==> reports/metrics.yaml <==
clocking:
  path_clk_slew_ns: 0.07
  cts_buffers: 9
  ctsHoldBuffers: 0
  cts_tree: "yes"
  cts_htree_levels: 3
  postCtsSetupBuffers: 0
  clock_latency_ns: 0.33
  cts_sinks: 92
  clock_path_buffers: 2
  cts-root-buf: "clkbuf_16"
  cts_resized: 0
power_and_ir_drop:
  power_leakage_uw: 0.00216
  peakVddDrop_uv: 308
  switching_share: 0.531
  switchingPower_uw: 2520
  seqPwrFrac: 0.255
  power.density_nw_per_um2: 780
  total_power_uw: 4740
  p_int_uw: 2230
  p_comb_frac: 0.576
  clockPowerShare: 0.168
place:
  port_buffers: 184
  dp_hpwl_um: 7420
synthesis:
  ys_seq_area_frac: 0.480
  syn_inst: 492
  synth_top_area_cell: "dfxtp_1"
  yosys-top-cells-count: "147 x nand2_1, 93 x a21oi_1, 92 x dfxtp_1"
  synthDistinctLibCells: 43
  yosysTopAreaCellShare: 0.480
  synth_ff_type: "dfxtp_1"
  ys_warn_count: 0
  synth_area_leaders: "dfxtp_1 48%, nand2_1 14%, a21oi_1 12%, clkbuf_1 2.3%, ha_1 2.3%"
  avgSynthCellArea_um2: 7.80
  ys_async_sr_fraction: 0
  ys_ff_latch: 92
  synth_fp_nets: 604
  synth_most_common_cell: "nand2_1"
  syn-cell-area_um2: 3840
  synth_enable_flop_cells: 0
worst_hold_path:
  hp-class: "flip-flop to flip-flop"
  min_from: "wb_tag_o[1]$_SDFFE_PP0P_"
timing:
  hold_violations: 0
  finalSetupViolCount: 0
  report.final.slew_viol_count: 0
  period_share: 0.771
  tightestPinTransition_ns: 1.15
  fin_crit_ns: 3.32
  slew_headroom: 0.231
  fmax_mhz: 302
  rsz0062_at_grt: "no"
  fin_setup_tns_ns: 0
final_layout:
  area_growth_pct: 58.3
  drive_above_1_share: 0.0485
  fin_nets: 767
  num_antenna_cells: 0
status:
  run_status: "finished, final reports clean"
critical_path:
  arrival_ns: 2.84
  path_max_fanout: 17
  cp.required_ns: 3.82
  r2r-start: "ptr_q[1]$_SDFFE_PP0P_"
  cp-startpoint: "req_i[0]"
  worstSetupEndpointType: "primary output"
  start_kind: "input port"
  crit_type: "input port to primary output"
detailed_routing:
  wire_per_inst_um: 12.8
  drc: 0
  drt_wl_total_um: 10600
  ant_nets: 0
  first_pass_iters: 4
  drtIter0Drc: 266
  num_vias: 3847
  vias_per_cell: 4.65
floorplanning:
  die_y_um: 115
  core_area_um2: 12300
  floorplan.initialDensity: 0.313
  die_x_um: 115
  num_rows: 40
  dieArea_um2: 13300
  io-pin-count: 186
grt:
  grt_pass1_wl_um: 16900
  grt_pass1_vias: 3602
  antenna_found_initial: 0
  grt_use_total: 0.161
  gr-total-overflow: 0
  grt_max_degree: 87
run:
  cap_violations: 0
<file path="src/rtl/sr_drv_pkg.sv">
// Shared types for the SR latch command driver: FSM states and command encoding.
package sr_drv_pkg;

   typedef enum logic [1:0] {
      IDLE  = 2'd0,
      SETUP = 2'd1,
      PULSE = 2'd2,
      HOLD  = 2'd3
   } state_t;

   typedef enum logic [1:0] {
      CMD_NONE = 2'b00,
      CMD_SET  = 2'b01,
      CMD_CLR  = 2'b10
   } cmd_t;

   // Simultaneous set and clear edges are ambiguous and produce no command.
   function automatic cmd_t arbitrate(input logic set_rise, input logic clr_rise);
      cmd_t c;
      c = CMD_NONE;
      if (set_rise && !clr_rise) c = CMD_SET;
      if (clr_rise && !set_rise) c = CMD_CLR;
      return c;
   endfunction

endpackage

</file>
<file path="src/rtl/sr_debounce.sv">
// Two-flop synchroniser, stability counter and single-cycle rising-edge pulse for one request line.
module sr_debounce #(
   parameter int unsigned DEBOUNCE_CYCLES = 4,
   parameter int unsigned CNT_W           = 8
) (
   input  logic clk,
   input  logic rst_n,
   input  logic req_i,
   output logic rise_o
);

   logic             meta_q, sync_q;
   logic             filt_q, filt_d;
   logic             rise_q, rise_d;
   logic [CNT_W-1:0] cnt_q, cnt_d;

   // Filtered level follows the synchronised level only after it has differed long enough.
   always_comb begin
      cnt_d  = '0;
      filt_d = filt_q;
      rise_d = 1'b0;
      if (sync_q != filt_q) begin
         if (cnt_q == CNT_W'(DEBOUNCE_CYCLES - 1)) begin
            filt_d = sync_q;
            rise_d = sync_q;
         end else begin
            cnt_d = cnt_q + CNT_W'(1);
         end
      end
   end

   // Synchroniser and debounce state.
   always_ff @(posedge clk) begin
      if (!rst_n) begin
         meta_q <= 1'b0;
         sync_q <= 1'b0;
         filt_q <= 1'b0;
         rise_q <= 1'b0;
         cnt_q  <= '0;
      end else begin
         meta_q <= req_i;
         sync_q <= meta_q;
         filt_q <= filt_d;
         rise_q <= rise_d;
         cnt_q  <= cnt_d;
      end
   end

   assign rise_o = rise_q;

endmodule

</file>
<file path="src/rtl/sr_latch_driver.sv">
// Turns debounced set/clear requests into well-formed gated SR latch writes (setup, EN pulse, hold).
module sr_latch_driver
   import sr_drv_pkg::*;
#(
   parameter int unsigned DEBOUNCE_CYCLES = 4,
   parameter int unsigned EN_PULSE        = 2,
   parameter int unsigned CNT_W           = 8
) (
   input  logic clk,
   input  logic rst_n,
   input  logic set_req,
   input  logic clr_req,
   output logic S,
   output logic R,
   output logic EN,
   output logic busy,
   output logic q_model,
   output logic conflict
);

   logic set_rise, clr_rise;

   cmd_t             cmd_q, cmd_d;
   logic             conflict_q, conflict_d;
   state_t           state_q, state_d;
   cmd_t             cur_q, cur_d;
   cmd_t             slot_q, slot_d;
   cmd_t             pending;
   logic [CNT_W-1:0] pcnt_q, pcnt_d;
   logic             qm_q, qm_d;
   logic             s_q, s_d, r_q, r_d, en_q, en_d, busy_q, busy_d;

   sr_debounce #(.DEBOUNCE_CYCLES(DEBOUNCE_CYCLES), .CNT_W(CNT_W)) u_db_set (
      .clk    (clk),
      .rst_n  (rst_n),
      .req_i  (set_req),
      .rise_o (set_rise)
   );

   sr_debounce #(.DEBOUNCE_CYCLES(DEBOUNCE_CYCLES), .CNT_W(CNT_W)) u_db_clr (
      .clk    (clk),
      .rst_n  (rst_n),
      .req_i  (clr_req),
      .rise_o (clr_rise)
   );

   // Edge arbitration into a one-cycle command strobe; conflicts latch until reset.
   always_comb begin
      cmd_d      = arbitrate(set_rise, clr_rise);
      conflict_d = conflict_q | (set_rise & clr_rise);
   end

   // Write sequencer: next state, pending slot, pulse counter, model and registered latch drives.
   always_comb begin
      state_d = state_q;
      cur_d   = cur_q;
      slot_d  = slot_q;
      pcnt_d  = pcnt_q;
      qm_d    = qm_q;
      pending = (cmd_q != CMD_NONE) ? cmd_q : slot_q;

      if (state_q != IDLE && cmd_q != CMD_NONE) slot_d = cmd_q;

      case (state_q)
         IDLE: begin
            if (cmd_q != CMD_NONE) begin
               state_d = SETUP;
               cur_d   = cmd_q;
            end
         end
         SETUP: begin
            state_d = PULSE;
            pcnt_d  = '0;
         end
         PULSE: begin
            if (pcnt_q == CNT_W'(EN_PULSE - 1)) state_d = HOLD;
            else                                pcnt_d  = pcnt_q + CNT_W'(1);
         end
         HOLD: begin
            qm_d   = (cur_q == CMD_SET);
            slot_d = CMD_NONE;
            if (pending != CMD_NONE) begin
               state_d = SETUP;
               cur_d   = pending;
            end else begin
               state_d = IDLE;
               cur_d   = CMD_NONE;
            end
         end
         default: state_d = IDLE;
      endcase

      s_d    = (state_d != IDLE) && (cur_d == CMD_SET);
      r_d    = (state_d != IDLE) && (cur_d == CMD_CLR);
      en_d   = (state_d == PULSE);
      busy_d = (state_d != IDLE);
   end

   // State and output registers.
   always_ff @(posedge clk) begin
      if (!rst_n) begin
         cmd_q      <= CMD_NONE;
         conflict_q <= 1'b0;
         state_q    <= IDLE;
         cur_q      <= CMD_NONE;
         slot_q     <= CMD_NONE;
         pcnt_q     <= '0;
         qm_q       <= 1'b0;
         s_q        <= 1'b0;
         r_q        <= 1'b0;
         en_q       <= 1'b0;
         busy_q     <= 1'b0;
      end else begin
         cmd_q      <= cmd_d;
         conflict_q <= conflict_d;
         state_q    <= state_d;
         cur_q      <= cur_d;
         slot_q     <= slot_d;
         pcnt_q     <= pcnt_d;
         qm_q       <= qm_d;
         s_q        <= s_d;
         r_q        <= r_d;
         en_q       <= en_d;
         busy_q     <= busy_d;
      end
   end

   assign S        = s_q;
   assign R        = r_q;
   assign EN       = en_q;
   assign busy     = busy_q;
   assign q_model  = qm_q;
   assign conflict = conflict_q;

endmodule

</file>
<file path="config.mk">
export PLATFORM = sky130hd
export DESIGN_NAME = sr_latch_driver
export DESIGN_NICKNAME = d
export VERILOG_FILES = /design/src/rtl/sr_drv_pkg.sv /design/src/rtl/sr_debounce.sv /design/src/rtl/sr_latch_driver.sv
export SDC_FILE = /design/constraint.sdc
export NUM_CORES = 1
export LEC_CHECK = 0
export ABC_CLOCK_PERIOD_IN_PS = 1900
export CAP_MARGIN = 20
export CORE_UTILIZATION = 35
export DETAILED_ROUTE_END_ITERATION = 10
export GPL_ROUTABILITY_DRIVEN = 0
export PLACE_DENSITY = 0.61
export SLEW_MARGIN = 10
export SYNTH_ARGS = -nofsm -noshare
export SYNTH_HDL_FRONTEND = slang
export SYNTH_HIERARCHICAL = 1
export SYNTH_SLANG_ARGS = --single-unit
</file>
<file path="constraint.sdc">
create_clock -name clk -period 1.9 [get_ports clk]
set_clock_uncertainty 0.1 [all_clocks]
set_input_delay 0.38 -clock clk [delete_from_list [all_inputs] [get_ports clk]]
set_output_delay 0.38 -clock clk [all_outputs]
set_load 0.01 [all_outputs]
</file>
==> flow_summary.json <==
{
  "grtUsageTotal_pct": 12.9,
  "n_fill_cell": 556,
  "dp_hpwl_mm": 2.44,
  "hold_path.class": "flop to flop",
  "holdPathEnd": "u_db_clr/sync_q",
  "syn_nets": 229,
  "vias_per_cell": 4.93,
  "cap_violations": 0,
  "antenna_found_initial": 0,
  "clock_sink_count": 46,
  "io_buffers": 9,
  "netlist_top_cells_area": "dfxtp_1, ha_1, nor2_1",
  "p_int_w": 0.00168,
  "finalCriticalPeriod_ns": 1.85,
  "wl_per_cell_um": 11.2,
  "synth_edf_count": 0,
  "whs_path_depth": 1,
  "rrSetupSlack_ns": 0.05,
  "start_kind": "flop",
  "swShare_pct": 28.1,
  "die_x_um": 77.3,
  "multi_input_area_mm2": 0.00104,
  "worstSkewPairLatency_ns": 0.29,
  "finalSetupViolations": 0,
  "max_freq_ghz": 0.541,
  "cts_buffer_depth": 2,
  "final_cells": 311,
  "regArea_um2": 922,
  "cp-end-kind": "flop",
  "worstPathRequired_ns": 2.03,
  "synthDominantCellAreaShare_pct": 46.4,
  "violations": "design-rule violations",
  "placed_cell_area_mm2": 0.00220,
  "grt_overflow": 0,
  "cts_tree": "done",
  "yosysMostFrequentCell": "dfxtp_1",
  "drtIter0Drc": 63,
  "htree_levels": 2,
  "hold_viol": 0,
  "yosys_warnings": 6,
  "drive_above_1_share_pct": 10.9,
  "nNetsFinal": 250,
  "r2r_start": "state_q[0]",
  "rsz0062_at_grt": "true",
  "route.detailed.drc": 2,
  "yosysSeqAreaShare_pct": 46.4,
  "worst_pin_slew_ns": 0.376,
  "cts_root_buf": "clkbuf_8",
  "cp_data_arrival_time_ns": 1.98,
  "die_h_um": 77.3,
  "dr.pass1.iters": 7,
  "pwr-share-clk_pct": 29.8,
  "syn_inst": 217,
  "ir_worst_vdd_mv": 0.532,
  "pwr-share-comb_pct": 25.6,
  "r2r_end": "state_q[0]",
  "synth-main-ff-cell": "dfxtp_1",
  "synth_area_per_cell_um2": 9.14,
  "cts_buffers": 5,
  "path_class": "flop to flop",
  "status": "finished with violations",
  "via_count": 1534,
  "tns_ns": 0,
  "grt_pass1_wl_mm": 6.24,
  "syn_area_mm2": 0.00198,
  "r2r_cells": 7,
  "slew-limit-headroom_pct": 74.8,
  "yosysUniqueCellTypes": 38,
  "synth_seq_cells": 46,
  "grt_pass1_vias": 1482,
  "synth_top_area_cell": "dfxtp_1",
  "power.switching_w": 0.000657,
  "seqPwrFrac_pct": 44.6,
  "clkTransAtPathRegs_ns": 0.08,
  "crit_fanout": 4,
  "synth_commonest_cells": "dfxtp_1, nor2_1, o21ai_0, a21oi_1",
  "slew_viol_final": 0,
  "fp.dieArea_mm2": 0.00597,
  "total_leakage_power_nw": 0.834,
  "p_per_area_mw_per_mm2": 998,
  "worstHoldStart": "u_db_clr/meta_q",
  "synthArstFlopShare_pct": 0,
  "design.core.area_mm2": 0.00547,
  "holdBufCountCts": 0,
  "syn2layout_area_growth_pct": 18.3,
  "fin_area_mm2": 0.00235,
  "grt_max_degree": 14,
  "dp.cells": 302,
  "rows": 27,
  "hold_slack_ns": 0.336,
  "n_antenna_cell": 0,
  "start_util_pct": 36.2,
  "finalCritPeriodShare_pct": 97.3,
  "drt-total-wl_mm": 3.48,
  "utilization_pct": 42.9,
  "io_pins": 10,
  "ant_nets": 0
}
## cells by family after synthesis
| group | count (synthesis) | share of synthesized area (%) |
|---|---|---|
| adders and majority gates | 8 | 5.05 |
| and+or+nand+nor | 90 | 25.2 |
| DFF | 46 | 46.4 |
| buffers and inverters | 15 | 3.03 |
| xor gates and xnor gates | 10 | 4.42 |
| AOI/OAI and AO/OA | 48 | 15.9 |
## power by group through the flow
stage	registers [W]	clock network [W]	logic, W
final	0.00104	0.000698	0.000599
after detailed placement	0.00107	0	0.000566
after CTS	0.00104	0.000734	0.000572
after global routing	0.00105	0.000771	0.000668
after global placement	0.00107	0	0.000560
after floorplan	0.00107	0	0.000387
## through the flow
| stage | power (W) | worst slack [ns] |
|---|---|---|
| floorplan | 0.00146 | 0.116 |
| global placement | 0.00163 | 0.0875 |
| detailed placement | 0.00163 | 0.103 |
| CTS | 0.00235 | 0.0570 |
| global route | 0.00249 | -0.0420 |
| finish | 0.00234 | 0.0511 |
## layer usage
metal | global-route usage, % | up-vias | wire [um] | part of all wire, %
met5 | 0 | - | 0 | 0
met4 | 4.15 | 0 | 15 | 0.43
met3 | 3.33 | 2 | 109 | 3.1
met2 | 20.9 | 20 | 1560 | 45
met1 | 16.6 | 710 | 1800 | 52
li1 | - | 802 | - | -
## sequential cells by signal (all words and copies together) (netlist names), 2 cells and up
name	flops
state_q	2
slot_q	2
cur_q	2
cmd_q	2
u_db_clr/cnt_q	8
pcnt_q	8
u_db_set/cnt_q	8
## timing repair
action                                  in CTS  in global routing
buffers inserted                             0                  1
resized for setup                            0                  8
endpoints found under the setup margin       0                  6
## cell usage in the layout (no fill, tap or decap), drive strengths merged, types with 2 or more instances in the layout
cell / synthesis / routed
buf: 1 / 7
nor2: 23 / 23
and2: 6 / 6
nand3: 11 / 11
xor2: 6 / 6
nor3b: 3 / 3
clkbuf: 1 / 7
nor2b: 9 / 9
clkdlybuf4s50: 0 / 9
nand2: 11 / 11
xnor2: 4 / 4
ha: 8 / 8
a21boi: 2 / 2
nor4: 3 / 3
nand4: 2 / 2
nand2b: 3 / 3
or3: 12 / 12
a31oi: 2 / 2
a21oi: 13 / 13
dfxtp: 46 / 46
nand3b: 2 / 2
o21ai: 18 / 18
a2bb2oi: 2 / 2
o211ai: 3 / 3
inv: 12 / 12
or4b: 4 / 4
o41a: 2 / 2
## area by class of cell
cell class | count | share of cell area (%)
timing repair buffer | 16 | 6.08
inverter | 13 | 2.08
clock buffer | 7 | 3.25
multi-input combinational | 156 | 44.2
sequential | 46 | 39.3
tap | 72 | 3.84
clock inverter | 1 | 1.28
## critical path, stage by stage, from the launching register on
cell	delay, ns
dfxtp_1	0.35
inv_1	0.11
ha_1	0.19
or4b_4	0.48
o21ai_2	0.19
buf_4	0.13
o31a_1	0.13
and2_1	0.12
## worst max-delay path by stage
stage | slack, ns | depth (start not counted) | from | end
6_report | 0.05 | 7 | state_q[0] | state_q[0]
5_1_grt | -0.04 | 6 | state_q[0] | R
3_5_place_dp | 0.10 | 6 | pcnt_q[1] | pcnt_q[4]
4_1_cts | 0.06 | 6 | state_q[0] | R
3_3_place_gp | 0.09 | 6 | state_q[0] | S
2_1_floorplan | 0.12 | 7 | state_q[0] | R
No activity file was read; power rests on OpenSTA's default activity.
========================
Produce only the lines from the line containing "path_clk_slew_ns: 0.07" through the line containing "synthDistinctLibCells: 43", inclusive of both, exactly as they stand in the entries above.

  path_clk_slew_ns: 0.07
  cts_buffers: 9
  ctsHoldBuffers: 0
  cts_tree: "yes"
  cts_htree_levels: 3
  postCtsSetupBuffers: 0
  clock_latency_ns: 0.33
  cts_sinks: 92
  clock_path_buffers: 2
  cts-root-buf: "clkbuf_16"
  cts_resized: 0
power_and_ir_drop:
  power_leakage_uw: 0.00216
  peakVddDrop_uv: 308
  switching_share: 0.531
  switchingPower_uw: 2520
  seqPwrFrac: 0.255
  power.density_nw_per_um2: 780
  total_power_uw: 4740
  p_int_uw: 2230
  p_comb_frac: 0.576
  clockPowerShare: 0.168
place:
  port_buffers: 184
  dp_hpwl_um: 7420
synthesis:
  ys_seq_area_frac: 0.480
  syn_inst: 492
  synth_top_area_cell: "dfxtp_1"
  yosys-top-cells-count: "147 x nand2_1, 93 x a21oi_1, 92 x dfxtp_1"
  synthDistinctLibCells: 43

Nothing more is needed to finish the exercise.